Heading: Additional Recovery Time

Text: Plaintiff argues that Defendants were required to provide him with additional recovery time of unspecified duration as an accommodation. “An allowance of time for medical care or treatment may constitute a reasonable accommodation.” Rascon v. U.S. West Communications, Inc., 143 F.3d 1324, 1333-34 (10th Cir. 1998). In Rascon, we qualified this statement, however: “[A]n indefinite unpaid leave is not a reasonable accommodation where the plaintiff fails to present evidence of the expected duration of her impairment.” See also Hudson v. MCI Telecommunications Corp., 87 F.3d 1167 (10th Cir. 1996) (holding that unpaid leave of indefinite duration was not a reasonable accommodation where plaintiff failed to present any evidence of the expected duration of her impairment or prognosis). The district court properly concluded that an indefinite period of medical leave is not a reasonable accommodation in this case. As in Hudson, Plaintiff failed to present 7 evidence of the expected duration of his impairment.
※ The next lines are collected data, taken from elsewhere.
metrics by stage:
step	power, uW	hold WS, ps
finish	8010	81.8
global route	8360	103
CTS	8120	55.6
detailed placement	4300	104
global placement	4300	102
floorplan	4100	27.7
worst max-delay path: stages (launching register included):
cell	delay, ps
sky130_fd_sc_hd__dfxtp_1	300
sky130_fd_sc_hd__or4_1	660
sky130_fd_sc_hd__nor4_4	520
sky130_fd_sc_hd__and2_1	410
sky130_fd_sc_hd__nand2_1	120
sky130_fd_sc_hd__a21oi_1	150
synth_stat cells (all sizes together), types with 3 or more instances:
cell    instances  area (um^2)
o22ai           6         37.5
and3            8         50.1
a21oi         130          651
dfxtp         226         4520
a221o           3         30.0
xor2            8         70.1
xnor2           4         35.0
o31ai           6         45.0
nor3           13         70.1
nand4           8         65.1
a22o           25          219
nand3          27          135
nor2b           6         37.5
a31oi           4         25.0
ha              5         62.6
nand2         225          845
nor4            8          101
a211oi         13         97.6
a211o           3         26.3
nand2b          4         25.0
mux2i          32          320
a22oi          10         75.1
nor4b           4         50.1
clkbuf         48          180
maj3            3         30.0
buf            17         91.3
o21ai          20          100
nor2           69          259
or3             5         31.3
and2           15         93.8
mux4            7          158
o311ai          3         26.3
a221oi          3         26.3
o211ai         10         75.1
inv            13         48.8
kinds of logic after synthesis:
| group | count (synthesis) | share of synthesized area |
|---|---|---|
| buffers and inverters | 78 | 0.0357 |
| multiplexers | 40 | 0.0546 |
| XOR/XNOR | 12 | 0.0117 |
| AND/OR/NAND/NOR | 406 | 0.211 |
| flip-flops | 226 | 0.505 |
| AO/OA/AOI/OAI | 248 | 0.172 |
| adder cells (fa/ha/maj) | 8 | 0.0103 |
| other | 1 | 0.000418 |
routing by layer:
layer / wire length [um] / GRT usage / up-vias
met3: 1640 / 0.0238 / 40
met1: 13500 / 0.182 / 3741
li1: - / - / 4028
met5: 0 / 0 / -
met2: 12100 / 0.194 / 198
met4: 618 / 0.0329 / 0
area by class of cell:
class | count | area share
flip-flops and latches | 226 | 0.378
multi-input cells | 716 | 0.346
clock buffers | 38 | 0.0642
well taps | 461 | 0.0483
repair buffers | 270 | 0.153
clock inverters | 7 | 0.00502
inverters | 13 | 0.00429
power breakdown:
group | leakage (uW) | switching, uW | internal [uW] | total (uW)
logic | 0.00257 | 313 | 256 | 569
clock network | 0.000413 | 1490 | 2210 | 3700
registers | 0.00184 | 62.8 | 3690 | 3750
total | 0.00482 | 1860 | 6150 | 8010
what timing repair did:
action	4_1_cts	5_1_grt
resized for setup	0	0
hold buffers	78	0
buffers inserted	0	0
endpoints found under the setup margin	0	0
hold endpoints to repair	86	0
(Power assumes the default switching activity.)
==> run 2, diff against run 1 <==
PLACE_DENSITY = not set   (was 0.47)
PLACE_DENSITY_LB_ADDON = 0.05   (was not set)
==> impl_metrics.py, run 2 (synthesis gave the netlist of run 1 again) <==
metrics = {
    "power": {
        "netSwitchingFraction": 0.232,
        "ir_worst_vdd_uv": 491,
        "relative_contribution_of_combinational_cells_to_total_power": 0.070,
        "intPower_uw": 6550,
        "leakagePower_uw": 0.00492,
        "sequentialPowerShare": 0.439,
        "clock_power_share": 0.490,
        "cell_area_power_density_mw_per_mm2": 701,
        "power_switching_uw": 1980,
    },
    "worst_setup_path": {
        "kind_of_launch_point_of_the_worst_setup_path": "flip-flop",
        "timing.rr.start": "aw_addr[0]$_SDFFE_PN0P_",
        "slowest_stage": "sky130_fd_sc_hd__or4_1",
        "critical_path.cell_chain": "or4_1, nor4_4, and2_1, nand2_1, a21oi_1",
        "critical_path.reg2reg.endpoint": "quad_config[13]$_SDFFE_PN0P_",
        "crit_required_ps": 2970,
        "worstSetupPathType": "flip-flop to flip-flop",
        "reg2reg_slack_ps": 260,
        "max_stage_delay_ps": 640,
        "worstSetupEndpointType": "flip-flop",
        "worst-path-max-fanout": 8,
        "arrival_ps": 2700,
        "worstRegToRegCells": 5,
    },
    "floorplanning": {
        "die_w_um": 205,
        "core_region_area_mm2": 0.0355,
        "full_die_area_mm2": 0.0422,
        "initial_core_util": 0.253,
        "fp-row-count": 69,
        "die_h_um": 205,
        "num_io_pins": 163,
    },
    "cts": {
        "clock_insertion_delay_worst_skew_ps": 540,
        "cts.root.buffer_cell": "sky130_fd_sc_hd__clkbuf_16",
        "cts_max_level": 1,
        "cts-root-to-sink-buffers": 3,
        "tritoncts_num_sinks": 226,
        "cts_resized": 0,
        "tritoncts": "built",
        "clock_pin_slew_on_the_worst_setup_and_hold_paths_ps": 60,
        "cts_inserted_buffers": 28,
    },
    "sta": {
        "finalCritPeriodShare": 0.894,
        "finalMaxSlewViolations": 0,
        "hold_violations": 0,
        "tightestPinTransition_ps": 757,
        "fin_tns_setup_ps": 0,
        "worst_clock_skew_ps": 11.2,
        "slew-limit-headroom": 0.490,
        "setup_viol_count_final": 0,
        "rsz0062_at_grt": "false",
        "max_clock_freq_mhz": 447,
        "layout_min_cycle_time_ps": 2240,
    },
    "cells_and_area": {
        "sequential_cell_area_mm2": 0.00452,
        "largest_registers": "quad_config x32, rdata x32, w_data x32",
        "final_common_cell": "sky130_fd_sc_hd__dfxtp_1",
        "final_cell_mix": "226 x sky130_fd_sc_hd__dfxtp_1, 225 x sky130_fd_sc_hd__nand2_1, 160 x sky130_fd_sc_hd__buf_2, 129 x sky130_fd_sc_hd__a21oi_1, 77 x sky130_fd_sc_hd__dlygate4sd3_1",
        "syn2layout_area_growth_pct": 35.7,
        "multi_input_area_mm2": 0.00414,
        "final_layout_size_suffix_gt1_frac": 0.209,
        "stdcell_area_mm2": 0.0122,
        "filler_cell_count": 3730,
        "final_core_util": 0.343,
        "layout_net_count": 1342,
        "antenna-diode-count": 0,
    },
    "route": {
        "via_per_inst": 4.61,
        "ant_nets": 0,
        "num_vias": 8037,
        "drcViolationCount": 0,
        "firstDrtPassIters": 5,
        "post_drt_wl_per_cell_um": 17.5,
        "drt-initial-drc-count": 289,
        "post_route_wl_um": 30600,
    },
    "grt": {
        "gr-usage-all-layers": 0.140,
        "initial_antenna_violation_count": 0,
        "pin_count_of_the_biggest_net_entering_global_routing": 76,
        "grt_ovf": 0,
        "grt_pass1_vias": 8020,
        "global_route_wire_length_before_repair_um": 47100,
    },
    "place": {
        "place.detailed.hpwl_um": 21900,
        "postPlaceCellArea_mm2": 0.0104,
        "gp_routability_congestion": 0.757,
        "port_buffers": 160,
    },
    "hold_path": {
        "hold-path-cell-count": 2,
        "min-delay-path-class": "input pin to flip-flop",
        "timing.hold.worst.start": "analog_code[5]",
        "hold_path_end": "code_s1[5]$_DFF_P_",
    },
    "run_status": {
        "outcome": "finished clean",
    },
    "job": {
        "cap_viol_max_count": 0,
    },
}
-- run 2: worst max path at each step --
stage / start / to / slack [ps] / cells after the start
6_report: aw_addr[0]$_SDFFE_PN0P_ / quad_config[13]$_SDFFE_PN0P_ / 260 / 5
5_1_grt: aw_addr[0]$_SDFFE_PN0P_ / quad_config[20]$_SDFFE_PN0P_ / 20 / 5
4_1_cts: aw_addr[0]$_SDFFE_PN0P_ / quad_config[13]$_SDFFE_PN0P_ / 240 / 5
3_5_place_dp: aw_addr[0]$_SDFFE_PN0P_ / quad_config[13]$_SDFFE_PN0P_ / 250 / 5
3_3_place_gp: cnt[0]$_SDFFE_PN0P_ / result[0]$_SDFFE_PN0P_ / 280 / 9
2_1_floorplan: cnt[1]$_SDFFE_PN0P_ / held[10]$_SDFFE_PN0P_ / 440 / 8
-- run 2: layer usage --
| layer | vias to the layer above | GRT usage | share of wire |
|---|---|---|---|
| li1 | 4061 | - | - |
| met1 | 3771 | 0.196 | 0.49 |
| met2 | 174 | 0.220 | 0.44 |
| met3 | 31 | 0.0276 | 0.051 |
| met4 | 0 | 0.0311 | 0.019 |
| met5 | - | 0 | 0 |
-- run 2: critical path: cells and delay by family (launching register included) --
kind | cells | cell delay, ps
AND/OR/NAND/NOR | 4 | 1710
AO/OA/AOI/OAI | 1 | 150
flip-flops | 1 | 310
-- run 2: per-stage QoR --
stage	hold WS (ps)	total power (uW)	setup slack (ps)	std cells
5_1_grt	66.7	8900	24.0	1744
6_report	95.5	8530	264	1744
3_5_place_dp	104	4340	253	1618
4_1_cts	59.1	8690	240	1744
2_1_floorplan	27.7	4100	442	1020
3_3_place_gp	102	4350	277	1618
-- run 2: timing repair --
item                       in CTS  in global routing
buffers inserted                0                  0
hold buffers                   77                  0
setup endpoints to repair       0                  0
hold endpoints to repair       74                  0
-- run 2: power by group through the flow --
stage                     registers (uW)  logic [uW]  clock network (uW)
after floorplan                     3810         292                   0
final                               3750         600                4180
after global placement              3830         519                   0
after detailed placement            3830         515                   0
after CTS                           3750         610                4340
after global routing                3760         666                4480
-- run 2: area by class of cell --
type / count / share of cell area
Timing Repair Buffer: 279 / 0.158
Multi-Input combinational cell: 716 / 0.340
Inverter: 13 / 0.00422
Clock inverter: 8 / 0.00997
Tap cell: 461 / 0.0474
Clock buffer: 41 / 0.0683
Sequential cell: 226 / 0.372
### src/rtl/cslp_in_sync.sv
`timescale 1ns/10ps
module cslp_in_sync
(
  input wire logic i_clk_sys,     // System clock
  input wire logic i_rst_b,       // Async reset, active low
  input wire logic [3:0] i_async, // lpc clk, sleep, deeper, pstate
  cslp_sync_if.src o_sync         // Synchronised levels and edge
);
  logic [3:0] meta_q;
  logic [3:0] sync_q;
  logic lpc_prev_q;

  // ----------------------------------------------------------------
  // Two-flop synchronisers
  // ----------------------------------------------------------------
  always_ff @(posedge i_clk_sys or negedge i_rst_b)
  begin
    if (!i_rst_b)
    begin
      meta_q <= 4'h0;
      sync_q <= 4'h0;
      lpc_prev_q <= 1'b0;
    end
    else
    begin
      meta_q <= i_async;
      sync_q <= meta_q;
      lpc_prev_q <= sync_q[0];
    end
  end

  assign o_sync.lpc_clk_rise = sync_q[0] & ~lpc_prev_q;
  assign o_sync.sleep_req = sync_q[1];
  assign o_sync.deeper_req = sync_q[2];
  assign o_sync.pstate_busy = sync_q[3];
endmodule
At the time Defendant terminated him, Plaintiff had already been on leave for medical treatment for more than one year. Plaintiff’s doctor did not release him to return to work, subject to substantial restrictions, until June 2, 1997. Plaintiff would have required ten and one-half months combined with and following a one year medical leave. Such an accommodation is not reasonable, particularly when Plaintiff had already advised Defendants he would never be able to return to his former position and could not advise when and under what conditions he could return to any work.